===== TASK INPUTS

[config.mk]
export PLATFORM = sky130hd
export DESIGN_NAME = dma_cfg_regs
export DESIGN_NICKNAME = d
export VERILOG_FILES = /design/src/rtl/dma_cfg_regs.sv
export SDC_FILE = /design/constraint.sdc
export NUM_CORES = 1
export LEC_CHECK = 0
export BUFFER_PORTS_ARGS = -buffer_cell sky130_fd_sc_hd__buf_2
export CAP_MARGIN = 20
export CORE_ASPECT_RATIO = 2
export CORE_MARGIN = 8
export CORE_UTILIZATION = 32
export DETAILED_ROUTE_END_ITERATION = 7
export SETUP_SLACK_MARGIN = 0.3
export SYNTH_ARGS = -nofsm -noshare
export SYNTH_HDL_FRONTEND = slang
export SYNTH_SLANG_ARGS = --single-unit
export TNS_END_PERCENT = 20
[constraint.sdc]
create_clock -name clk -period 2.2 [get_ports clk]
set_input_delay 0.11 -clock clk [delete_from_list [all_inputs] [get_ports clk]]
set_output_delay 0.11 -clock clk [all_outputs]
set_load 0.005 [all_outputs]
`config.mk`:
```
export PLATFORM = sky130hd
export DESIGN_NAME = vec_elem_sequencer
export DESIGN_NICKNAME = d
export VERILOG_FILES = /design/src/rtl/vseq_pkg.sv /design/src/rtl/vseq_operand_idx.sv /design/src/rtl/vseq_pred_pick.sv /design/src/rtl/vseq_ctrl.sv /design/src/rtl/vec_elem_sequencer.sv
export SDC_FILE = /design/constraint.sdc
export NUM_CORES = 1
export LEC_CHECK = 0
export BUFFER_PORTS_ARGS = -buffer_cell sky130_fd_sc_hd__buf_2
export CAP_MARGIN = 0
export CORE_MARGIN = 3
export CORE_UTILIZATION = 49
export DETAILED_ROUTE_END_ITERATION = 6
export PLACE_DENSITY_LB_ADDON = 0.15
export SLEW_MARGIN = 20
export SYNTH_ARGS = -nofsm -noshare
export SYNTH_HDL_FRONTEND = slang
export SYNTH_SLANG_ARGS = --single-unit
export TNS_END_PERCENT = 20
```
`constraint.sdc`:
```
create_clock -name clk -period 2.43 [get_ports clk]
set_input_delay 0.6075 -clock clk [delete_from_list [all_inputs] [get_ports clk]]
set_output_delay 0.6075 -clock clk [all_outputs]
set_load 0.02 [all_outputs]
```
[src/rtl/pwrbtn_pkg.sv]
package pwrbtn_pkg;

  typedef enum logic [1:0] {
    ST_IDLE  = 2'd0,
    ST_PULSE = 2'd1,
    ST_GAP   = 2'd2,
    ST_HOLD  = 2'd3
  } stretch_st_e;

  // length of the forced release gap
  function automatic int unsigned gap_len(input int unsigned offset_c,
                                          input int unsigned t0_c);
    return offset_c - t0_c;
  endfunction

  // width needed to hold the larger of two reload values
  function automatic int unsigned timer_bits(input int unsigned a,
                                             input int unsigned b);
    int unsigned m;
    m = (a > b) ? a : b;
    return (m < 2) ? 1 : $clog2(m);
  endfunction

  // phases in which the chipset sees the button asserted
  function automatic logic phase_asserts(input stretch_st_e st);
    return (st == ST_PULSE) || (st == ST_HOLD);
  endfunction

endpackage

==========
===== TASK INPUTS

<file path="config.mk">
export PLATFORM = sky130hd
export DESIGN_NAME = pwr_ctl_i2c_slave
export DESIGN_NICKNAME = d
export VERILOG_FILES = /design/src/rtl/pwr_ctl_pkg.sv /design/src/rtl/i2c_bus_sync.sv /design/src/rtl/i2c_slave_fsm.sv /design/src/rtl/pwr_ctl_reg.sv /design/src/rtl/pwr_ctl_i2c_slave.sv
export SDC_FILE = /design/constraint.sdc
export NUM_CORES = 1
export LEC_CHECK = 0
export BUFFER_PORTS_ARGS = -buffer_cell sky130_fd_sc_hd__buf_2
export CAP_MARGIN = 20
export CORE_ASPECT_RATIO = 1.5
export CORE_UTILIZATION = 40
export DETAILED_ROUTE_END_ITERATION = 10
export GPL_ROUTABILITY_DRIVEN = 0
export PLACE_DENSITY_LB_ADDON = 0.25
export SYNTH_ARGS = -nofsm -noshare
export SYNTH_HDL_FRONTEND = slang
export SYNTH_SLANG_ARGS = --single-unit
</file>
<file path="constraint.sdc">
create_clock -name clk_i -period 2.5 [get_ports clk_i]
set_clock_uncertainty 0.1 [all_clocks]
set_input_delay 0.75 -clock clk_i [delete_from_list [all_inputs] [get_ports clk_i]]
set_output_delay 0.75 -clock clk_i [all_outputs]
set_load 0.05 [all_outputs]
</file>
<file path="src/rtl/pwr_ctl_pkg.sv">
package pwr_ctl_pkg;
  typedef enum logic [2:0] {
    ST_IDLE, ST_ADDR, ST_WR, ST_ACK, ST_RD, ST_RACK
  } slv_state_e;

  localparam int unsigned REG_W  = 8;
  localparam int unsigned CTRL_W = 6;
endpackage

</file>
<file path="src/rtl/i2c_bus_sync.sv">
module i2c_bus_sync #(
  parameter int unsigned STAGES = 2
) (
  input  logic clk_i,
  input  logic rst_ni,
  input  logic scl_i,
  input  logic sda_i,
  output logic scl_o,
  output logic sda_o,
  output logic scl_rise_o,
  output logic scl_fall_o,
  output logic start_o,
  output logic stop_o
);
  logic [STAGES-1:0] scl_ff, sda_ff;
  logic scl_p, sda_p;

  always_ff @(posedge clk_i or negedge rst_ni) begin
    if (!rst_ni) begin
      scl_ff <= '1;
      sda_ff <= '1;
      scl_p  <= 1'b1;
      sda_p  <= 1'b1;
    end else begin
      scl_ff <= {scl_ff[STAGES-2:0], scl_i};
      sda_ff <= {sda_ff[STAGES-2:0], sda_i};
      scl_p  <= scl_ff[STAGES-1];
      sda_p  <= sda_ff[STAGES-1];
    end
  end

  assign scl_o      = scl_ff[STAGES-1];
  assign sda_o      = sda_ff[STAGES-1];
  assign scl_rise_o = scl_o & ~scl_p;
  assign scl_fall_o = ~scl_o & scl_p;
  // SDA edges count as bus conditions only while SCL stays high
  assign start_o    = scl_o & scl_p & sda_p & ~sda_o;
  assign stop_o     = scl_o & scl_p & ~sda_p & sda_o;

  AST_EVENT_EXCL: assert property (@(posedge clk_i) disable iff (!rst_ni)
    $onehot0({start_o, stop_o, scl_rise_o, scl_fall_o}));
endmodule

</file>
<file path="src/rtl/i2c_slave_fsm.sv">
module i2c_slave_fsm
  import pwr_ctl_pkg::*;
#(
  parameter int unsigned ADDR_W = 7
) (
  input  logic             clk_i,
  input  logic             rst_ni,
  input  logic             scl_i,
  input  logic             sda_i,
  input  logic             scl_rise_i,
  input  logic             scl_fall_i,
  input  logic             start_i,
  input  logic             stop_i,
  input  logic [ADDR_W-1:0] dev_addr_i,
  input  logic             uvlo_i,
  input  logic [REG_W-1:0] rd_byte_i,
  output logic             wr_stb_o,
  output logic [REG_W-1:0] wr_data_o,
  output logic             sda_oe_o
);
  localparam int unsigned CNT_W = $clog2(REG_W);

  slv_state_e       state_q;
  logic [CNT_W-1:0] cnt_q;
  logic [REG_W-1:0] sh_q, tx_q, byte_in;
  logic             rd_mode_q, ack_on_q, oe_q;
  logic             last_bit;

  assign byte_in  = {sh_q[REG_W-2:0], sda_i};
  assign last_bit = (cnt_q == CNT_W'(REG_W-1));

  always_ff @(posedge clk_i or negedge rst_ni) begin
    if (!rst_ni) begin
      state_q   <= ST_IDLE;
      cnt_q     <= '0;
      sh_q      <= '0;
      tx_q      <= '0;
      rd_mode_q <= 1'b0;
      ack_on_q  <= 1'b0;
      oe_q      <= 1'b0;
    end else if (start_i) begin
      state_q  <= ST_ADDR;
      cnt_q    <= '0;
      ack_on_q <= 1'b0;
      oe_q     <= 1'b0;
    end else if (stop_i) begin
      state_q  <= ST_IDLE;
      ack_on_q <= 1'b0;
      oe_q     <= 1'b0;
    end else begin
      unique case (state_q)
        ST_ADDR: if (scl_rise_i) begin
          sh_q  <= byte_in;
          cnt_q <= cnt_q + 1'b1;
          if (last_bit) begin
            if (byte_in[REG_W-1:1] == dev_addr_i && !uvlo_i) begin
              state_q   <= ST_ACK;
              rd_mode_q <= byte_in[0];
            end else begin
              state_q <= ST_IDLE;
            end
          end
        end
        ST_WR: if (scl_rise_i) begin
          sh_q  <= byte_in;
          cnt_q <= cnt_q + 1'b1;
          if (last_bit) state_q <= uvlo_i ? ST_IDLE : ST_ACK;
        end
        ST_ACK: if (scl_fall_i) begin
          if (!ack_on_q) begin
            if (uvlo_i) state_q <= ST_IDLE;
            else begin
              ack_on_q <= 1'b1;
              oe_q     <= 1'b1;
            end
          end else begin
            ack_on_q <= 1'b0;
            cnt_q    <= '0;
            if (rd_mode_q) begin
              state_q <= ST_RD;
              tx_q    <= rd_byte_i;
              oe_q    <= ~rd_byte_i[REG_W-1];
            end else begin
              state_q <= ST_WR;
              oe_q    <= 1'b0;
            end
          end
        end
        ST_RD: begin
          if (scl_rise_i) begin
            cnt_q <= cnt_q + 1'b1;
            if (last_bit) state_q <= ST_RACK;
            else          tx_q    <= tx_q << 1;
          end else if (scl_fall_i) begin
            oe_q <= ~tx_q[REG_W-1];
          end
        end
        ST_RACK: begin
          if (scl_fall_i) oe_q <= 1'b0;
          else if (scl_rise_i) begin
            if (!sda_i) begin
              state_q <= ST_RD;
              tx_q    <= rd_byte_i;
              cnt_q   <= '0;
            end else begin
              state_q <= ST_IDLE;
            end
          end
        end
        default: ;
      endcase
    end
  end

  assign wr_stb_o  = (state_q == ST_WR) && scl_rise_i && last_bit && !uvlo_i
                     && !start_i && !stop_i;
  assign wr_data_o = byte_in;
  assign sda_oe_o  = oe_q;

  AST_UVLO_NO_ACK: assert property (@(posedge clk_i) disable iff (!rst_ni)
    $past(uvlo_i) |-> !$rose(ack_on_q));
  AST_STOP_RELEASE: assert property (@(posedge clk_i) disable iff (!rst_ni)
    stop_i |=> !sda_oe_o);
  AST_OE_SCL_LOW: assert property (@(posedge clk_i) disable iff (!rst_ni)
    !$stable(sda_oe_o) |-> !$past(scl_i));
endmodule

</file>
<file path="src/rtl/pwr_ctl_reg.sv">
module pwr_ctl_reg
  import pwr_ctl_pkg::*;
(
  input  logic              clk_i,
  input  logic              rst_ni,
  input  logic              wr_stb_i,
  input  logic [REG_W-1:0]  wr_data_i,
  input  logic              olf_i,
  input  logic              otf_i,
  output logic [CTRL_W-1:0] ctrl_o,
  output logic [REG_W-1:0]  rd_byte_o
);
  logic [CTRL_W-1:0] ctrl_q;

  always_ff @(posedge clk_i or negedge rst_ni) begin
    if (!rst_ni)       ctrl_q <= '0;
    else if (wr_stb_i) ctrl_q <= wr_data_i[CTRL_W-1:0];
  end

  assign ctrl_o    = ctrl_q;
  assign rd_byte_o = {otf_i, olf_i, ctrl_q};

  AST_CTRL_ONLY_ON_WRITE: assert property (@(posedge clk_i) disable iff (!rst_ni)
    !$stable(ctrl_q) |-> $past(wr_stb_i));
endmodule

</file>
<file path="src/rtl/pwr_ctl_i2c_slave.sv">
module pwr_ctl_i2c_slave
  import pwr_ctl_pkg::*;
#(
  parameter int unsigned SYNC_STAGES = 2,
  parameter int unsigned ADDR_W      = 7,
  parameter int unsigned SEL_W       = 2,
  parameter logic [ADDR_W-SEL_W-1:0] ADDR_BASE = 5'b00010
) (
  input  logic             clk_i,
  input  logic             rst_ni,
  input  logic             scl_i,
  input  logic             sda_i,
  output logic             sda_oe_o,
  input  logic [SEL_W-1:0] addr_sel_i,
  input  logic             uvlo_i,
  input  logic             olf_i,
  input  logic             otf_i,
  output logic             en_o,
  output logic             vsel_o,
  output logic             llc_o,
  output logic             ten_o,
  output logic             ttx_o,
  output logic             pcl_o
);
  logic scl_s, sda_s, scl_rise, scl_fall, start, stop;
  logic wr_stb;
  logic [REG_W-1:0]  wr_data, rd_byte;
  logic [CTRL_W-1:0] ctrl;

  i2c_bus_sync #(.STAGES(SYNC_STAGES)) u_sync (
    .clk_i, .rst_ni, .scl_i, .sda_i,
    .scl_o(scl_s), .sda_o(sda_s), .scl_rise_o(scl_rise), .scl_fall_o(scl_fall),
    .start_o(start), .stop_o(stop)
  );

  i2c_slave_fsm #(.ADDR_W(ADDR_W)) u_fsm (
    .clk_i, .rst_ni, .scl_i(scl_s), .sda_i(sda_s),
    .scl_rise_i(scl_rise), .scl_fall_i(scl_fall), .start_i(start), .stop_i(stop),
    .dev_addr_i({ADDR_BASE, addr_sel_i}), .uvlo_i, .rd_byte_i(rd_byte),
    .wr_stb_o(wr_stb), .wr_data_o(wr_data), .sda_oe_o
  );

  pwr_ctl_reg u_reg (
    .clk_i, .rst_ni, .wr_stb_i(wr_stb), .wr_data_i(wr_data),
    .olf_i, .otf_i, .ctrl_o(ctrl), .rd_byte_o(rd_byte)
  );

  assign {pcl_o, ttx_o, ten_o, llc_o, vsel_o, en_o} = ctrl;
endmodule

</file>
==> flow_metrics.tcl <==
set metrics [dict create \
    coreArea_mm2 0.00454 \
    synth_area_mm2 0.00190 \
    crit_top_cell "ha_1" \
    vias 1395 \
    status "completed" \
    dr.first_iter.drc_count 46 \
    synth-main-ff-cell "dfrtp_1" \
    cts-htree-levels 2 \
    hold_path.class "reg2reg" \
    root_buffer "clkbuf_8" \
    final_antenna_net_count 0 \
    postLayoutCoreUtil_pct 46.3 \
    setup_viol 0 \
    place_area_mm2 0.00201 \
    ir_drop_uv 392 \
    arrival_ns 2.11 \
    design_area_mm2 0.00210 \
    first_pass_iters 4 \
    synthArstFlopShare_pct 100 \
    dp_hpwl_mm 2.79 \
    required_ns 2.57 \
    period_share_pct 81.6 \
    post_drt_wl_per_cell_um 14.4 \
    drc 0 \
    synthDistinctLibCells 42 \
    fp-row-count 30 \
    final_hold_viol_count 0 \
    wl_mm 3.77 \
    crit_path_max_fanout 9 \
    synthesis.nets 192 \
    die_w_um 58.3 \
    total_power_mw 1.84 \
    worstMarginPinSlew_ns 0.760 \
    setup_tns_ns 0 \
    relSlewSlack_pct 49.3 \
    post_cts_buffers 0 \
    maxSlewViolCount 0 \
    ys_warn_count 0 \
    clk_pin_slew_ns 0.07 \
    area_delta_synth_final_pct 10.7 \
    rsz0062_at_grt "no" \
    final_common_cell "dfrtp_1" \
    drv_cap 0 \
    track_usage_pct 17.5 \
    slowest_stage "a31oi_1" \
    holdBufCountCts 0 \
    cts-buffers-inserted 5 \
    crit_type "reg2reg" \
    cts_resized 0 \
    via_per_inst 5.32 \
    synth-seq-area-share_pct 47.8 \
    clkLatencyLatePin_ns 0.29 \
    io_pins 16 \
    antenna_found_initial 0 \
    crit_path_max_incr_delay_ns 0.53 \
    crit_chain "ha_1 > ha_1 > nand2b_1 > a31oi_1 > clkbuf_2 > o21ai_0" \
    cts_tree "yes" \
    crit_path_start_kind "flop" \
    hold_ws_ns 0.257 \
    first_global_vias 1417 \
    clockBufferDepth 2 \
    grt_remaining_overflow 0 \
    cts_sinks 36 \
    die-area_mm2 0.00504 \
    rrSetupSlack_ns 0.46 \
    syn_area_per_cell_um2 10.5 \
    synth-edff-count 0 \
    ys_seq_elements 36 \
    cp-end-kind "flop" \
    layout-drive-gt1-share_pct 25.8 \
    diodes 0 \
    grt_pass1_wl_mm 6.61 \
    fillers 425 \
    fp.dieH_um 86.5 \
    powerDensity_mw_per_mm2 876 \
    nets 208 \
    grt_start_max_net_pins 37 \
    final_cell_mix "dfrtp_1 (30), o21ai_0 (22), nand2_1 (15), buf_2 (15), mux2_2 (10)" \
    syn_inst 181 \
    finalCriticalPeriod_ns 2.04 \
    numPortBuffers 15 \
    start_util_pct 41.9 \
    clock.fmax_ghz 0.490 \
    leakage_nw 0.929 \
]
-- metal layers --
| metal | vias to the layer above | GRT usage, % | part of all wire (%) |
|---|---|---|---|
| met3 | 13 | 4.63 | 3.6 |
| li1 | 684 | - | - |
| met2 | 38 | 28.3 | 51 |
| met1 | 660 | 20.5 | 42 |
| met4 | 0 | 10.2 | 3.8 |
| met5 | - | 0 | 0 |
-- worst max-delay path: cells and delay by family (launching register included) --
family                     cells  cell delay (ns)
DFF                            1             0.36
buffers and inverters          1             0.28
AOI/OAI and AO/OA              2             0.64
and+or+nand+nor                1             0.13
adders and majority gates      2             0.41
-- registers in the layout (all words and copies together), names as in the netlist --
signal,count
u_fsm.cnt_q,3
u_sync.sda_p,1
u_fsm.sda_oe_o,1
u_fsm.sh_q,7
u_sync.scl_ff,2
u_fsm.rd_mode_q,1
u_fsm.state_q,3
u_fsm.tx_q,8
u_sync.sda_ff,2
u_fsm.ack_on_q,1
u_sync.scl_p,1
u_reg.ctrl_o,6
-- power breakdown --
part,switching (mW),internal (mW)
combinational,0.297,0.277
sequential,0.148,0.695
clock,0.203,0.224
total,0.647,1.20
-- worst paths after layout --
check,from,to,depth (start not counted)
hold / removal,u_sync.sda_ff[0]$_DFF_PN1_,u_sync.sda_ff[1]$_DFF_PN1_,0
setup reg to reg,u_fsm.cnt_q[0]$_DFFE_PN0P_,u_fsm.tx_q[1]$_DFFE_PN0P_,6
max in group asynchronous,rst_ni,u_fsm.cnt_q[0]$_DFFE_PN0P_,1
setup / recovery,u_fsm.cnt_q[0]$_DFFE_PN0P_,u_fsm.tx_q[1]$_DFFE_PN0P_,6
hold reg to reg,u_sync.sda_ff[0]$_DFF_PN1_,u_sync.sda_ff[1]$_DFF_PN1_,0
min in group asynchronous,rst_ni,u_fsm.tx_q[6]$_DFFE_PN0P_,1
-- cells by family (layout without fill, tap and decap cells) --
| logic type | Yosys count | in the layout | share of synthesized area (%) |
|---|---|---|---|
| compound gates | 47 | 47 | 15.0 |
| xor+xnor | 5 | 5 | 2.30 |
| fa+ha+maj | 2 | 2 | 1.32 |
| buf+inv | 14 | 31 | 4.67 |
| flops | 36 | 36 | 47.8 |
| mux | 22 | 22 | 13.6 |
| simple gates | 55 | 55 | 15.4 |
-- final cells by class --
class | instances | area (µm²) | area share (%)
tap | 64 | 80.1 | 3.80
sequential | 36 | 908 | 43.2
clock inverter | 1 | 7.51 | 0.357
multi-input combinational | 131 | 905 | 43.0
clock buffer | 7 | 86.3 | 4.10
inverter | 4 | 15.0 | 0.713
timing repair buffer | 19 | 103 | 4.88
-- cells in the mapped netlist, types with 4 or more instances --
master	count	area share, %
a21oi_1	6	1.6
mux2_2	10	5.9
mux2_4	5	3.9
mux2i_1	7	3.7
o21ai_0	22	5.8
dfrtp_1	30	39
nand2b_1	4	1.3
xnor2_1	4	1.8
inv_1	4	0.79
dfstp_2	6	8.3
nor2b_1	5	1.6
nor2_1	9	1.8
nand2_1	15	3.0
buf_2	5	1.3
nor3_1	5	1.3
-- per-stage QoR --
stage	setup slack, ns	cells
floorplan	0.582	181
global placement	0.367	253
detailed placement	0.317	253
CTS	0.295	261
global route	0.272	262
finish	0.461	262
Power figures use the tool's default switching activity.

==========

▶ ABOUT THIS TASK
The output should be exactly the lines above from the line containing "-- worst paths" to the line containing "hold reg to", inclusive, with no other lines.

▶ OUTPUT FOR THIS EXERCISE
-- worst paths after layout --
check,from,to,depth (start not counted)
hold / removal,u_sync.sda_ff[0]$_DFF_PN1_,u_sync.sda_ff[1]$_DFF_PN1_,0
setup reg to reg,u_fsm.cnt_q[0]$_DFFE_PN0P_,u_fsm.tx_q[1]$_DFFE_PN0P_,6
max in group asynchronous,rst_ni,u_fsm.cnt_q[0]$_DFFE_PN0P_,1
setup / recovery,u_fsm.cnt_q[0]$_DFFE_PN0P_,u_fsm.tx_q[1]$_DFFE_PN0P_,6
hold reg to reg,u_sync.sda_ff[0]$_DFF_PN1_,u_sync.sda_ff[1]$_DFF_PN1_,0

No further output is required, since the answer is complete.